等待之余,gitlab已经运行起来,我们直接可以通过ingress上配置的路由进行访问了
然后进行一个正常的clone上传和下载操作,首先创建一个代码仓库gitlab-ci-demo
☸️ ACK🔥 devops ~/v1.11.5/gitlab 🐳 👉 git clone http://code.c33a5017db3924e7a86deeeaca6a706b8.cn-beijing.alicontainer.com/root/gitlab-ci-demo.git
Cloning into 'gitlab-ci-demo'...
warning: You appear to have cloned an empty repository.
☸️ ACK🔥 devops ~/v1.11.5/gitlab 🐳 👉 cd gitlab-ci-demo
☸️ ACK🔥 devops ~/v1.11.5/gitlab/gitlab-ci-demo master 🐳 👉 echo "云原生生态圈" > ./README.md
☸️ ACK🔥 devops ~/v1.11.5/gitlab/gitlab-ci-demo master 🐳 👉 git add .
☸️ ACK🔥 devops ~/v1.11.5/gitlab/gitlab-ci-demo master ✚ 🐳 👉 git commit -am "Update README.MD"
[master (root-commit) cc89857] Update README.MD
1 file changed, 1 insertion(+)
create mode 100644 README.md
☸️ ACK🔥 devops ~/v1.11.5/gitlab/gitlab-ci-demo master 🐳 👉 git push origin master
remote: HTTP Basic: Access denied
fatal: Authentication failed for 'http://code.c33a5017db3924e7a86deeeaca6a706b8.cn-beijing.alicontainer.com/root/gitlab-ci-demo.git/'
☸️ ACK🔥 devops ~/v1.11.5/gitlab/gitlab-ci-demo master 🐳 👉 git push origin master
Username for 'http://code.c33a5017db3924e7a86deeeaca6a706b8.cn-beijing.alicontainer.com': root
Password for 'http://root@code.c33a5017db3924e7a86deeeaca6a706b8.cn-beijing.alicontainer.com':
Enumerating objects: 3, done.
Counting objects: 100% (3/3), done.
Writing objects: 100% (3/3), 241 bytes | 241.00 KiB/s, done.
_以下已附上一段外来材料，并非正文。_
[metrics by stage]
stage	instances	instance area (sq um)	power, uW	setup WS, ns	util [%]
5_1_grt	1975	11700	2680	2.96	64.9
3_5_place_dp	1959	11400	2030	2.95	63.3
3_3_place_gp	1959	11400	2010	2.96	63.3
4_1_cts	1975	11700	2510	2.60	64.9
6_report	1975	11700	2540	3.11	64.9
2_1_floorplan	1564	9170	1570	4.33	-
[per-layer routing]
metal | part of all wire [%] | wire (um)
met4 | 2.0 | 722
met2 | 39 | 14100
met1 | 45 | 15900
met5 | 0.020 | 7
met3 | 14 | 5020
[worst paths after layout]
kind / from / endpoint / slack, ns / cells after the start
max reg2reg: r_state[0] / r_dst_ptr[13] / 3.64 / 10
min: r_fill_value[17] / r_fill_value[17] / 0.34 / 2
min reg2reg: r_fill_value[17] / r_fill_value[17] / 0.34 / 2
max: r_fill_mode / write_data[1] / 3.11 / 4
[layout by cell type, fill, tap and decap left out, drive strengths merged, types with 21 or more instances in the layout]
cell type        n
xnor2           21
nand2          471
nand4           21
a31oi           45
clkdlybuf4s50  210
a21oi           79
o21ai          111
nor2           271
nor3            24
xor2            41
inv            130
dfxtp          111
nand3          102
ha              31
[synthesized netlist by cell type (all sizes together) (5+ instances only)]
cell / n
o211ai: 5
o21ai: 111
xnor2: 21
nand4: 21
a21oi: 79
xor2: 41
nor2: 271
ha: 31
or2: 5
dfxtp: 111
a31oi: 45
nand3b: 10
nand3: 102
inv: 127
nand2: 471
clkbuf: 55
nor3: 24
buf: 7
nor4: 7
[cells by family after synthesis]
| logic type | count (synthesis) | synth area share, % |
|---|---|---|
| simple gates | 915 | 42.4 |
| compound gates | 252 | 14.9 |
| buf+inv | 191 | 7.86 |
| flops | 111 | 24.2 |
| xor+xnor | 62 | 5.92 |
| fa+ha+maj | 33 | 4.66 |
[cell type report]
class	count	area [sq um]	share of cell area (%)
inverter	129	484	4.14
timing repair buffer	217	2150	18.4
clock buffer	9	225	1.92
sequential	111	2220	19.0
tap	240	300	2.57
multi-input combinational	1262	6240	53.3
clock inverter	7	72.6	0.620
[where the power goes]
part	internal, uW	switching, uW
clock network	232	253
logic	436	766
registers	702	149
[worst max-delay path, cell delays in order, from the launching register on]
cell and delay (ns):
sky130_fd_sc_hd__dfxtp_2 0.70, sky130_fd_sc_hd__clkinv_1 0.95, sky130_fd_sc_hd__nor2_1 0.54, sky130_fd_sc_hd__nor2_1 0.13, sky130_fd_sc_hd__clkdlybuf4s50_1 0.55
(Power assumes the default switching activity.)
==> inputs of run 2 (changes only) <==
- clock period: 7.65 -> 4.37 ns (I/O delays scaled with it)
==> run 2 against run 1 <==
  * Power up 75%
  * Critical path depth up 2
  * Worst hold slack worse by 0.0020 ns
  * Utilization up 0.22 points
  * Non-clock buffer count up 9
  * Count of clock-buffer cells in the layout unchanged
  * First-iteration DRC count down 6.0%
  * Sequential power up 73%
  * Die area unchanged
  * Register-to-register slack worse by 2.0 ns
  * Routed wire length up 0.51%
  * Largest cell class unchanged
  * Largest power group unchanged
File: config.mk
export PLATFORM = sky130hd
export DESIGN_NAME = ai_layer_sequencer
export DESIGN_NICKNAME = d
export VERILOG_FILES = /design/src/rtl/ai_layer_sequencer.sv
export SDC_FILE = /design/constraint.sdc
export NUM_CORES = 1
export LEC_CHECK = 0
export ABC_AREA = 0
export CORE_AREA = 2 2 161 163
export CTS_BUF_LIST = sky130_fd_sc_hd__clkbuf_4 sky130_fd_sc_hd__clkbuf_8
export CTS_CLUSTER_DIAMETER = 30
export DETAILED_ROUTE_END_ITERATION = 12
export DIE_AREA = 0 0 163 165
export PLACE_DENSITY = 0.73
export SYNTH_ARGS = -nofsm -noshare
export SYNTH_HDL_FRONTEND = slang
export SYNTH_SLANG_ARGS = --single-unit
File: constraint.sdc
create_clock -name clk -period 4.9 [get_ports clk]
set_clock_uncertainty 0.2 [all_clocks]
set_input_delay 0.49 -clock clk [delete_from_list [all_inputs] [get_ports clk]]
set_output_delay 0.49 -clock clk [all_outputs]
set_load 0.05 [all_outputs]
$ cat config.mk
export PLATFORM = sky130hd
export DESIGN_NAME = insn_dispatcher
export DESIGN_NICKNAME = d
export VERILOG_FILES = /design/src/rtl/insn_sched_pkg.sv /design/src/rtl/insn_fifo.sv /design/src/rtl/insn_dispatcher.sv
export SDC_FILE = /design/constraint.sdc
export NUM_CORES = 1
export LEC_CHECK = 0
export ABC_AREA = 0
export CAP_MARGIN = 20
export CORE_MARGIN = 2
export CORE_UTILIZATION = 55
export DETAILED_ROUTE_END_ITERATION = 8
export GPL_TIMING_DRIVEN = 0
export PLACE_DENSITY = 0.75
export RECOVER_POWER = 50
export SLEW_MARGIN = 10
export SYNTH_ARGS = -nofsm -noshare
export SYNTH_HDL_FRONTEND = slang
export SYNTH_SLANG_ARGS = --single-unit
$ cat constraint.sdc
create_clock -name clk -period 2.75 [get_ports clk]
set_input_delay 0.55 -clock clk [delete_from_list [all_inputs] [get_ports clk]]
set_output_delay 0.55 -clock clk [all_outputs]
set_load 0.01 [all_outputs]
$ cat src/rtl/cpu_trace_buffer_pkg.sv
// Shared types for the CPU retire trace buffer.
// TRACE_TSTAMP_EN adds a 16-bit cycle stamp to every entry.
package cpu_trace_buffer_pkg;

  typedef enum logic [1:0] {
    IDLE  = 2'd0,
    ARMED = 2'd1,
    POST  = 2'd2,
    DONE  = 2'd3
  } state_t;

  localparam int PC_W   = 32;
  localparam int INST_W = 32;
  localparam int R_W    = 32;
  localparam int TS_W   = 16;

`ifdef TRACE_TSTAMP_EN
  localparam int ENTRY_W = TS_W + PC_W + INST_W + R_W;
`else
  localparam int ENTRY_W = PC_W + INST_W + R_W;
`endif

endpackage

$ cat src/rtl/cpu_trace_buffer_trace_ram.sv
// Simple dual-port trace RAM: synchronous write, registered read.
// Only the read register is reset, so the array still maps to block RAM.
module trace_ram #(
  parameter int DEPTH = 16,
  parameter int AW    = 4,
  parameter int W     = 96
) (
  input  logic          clk,
  input  logic          rst,
  input  logic          we,
  input  logic [AW-1:0] waddr,
  input  logic [W-1:0]  wdata,
  input  logic [AW-1:0] raddr,
  output logic [W-1:0]  rdata
);

  logic [W-1:0] mem [DEPTH];

  always_ff @(posedge clk) begin
    if (we) mem[waddr] <= wdata;
  end

  always_ff @(posedge clk) begin
    if (rst) rdata <= '0;
    else     rdata <= mem[raddr];
  end

endmodule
Total 3 (delta 0), reused 0 (delta 0), pack-reused 0
To http://code.c33a5017db3924e7a86deeeaca6a706b8.cn-beijing.alicontainer.com/root/gitlab-ci-demo.git
* [new branch] master -> master至此,我们基本上完成了在k8s上运行gitlab的初步需求。下一步就可以准备Gitlab Runner在k8s上的运行和进行持续集成持续部署的实践了。